Start at the line below containing "sky130_fd_sc_hd__fa_1,10" and stop at the line containing "sky130_fd_sc_hd__and2_1,1". Repeat every line of that stretch exactly, and nothing outside it.
------ Given information
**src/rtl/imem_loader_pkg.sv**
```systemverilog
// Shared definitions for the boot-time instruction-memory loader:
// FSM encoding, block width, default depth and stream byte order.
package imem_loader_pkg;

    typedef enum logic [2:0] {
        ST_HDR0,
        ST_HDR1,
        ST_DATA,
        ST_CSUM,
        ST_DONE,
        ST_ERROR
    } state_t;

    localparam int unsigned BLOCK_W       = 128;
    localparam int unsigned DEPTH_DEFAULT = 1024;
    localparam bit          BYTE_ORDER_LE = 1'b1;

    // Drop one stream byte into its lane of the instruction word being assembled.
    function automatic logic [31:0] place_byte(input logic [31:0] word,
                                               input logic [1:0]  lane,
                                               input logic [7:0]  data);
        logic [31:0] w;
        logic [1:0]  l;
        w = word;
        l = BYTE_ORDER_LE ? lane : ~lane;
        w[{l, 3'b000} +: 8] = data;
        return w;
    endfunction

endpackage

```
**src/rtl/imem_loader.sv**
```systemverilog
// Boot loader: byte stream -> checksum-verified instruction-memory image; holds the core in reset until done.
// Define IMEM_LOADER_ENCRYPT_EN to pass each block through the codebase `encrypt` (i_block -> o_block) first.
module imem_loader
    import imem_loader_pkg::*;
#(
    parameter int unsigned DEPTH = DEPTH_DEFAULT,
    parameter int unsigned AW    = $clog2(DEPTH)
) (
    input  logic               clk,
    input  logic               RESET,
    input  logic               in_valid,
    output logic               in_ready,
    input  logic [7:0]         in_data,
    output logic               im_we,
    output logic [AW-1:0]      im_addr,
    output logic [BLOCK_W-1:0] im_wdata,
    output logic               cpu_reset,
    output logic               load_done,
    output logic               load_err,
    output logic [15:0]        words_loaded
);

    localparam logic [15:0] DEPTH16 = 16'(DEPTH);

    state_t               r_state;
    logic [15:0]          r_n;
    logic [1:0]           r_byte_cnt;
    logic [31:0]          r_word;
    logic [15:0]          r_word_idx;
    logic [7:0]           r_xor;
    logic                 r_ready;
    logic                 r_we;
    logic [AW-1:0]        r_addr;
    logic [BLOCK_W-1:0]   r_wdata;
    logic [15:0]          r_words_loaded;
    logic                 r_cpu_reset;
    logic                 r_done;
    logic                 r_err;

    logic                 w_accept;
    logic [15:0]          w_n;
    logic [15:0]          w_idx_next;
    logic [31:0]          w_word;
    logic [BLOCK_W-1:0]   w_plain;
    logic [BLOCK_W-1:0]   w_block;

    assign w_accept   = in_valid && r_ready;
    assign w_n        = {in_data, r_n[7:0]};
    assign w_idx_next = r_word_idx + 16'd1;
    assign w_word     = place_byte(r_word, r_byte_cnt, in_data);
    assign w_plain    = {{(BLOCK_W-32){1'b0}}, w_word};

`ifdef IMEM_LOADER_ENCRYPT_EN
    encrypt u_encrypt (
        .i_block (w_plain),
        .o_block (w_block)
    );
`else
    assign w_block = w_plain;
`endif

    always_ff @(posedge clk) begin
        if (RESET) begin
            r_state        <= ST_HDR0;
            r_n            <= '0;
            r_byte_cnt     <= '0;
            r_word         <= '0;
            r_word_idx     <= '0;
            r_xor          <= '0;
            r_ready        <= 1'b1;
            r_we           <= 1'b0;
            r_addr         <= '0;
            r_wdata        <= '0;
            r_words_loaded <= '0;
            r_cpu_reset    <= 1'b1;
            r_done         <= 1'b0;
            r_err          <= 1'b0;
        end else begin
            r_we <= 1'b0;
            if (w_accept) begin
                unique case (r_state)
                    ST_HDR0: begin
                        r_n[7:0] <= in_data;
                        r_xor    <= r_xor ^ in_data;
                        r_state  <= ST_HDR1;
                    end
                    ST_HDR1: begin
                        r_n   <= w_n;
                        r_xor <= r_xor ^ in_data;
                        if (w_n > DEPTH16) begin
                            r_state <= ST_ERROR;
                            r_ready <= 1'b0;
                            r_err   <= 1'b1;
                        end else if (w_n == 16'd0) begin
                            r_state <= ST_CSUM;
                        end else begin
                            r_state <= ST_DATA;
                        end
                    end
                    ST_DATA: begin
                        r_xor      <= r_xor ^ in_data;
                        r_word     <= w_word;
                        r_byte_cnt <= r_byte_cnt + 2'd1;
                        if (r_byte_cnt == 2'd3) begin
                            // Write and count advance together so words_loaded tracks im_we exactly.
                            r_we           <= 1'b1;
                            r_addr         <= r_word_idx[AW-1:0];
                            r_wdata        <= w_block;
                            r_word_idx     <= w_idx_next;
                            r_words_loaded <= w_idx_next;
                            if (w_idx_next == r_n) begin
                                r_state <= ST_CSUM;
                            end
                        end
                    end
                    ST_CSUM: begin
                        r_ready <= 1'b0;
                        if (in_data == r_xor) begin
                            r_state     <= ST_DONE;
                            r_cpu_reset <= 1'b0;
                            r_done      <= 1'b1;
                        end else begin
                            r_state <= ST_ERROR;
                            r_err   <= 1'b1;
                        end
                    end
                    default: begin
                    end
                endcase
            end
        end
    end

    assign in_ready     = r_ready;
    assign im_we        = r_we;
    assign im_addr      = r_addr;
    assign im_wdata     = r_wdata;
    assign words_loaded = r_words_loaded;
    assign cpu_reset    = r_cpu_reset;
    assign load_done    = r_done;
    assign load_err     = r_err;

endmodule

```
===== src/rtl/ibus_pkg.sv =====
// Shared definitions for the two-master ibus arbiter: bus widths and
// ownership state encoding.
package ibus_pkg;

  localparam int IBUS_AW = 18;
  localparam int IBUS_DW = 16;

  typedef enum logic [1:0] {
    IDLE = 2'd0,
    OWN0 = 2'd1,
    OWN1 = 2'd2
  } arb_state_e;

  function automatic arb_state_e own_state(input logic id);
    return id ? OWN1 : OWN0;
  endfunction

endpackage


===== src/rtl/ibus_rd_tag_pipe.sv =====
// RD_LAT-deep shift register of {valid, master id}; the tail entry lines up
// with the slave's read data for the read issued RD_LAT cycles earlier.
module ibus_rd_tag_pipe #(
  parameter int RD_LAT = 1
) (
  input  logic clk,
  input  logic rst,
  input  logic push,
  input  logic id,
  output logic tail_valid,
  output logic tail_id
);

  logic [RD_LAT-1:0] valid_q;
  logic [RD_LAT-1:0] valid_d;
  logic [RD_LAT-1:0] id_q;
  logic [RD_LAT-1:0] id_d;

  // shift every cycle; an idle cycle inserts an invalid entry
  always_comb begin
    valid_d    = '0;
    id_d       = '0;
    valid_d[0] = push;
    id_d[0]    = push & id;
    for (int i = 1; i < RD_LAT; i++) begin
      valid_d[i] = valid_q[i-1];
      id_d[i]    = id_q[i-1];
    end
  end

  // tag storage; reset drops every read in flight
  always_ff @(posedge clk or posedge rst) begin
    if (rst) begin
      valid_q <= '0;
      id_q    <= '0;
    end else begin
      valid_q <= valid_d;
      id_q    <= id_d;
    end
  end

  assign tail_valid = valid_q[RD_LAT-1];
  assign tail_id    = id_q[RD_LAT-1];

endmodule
------------
------ Given information
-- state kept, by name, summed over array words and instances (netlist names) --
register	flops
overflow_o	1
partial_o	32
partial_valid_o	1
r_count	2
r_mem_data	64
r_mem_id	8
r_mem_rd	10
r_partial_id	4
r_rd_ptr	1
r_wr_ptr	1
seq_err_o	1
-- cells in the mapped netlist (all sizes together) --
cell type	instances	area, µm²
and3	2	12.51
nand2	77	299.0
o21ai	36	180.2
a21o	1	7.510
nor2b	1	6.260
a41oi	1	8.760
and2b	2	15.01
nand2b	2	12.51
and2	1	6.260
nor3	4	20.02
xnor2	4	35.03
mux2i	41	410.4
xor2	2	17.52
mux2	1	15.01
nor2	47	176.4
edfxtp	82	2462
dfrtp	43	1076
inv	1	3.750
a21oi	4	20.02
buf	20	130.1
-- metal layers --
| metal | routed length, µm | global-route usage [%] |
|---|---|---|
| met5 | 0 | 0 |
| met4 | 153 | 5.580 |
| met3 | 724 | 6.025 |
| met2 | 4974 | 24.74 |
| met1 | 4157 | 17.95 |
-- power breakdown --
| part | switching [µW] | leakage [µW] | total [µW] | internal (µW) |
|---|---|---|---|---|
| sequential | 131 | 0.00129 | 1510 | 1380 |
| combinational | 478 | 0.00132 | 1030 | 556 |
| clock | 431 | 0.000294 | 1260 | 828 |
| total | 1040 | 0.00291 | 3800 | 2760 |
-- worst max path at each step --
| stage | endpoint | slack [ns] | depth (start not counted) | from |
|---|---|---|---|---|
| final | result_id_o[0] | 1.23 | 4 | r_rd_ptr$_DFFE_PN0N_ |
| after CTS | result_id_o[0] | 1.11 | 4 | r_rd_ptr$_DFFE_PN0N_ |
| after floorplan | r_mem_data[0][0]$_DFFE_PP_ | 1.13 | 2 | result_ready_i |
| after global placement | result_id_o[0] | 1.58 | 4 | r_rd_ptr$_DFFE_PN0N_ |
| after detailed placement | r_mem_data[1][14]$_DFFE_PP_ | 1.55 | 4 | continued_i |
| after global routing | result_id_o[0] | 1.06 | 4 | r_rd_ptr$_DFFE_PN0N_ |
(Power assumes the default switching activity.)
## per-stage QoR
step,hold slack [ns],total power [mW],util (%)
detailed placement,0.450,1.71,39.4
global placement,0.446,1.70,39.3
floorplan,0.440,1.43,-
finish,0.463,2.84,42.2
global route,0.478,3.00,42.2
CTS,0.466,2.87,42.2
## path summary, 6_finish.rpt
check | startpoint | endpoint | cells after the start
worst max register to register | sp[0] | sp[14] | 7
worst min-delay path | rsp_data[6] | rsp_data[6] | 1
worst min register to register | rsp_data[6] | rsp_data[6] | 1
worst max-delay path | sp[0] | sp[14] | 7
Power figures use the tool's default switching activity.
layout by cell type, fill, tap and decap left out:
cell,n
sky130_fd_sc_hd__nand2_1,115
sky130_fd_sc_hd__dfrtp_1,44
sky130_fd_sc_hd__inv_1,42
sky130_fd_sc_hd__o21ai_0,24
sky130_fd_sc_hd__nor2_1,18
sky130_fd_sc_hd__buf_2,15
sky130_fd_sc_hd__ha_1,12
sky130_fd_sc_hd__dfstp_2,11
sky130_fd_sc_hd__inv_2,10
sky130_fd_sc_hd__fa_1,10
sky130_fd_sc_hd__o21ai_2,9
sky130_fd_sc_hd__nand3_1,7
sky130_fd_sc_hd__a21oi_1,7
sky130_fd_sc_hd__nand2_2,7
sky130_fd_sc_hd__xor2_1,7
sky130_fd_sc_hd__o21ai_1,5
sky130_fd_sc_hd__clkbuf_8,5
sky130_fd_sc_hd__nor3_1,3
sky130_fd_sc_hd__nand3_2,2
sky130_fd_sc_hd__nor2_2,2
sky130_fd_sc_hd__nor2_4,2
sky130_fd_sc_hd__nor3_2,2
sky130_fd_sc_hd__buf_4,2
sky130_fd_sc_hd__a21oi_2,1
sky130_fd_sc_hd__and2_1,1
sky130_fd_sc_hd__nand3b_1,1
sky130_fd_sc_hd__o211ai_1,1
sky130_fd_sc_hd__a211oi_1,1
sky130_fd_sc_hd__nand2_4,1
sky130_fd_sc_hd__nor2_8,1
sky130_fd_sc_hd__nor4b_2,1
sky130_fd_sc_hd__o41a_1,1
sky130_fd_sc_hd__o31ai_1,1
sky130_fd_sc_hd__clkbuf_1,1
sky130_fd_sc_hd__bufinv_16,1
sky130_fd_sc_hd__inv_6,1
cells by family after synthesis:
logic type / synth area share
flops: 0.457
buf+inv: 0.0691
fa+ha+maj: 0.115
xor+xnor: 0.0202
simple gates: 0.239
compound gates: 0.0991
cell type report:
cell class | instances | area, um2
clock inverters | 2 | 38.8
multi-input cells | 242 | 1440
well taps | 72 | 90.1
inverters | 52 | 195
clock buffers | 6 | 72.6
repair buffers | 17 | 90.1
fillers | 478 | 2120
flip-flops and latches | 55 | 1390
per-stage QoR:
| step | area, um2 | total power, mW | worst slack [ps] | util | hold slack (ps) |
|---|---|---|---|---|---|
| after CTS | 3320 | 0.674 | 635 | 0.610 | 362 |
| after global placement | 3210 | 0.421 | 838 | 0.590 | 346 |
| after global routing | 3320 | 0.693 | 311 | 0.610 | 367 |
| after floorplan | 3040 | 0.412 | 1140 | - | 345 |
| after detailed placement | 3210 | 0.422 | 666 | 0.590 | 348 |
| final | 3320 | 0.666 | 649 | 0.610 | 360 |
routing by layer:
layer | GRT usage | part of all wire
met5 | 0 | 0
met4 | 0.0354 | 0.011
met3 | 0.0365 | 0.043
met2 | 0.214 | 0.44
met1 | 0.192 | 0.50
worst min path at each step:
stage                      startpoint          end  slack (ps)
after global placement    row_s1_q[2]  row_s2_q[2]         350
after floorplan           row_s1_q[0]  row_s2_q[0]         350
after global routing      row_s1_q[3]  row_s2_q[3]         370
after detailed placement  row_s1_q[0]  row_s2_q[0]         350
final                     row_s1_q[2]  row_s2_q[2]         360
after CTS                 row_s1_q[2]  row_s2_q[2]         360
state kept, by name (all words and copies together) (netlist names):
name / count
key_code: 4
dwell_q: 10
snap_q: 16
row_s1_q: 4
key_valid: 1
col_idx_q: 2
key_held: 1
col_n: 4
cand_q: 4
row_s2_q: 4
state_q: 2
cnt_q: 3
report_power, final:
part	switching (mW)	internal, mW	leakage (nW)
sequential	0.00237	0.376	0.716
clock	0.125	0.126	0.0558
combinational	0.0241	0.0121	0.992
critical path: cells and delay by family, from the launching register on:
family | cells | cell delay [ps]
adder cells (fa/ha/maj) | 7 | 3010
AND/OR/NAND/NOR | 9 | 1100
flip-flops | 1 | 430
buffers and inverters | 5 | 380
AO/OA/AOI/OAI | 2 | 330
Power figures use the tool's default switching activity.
------------
Problem solution
sky130_fd_sc_hd__fa_1,10
sky130_fd_sc_hd__o21ai_2,9
sky130_fd_sc_hd__nand3_1,7
sky130_fd_sc_hd__a21oi_1,7
sky130_fd_sc_hd__nand2_2,7
sky130_fd_sc_hd__xor2_1,7
sky130_fd_sc_hd__o21ai_1,5
sky130_fd_sc_hd__clkbuf_8,5
sky130_fd_sc_hd__nor3_1,3
sky130_fd_sc_hd__nand3_2,2
sky130_fd_sc_hd__nor2_2,2
sky130_fd_sc_hd__nor2_4,2
sky130_fd_sc_hd__nor3_2,2
sky130_fd_sc_hd__buf_4,2
sky130_fd_sc_hd__a21oi_2,1
sky130_fd_sc_hd__and2_1,1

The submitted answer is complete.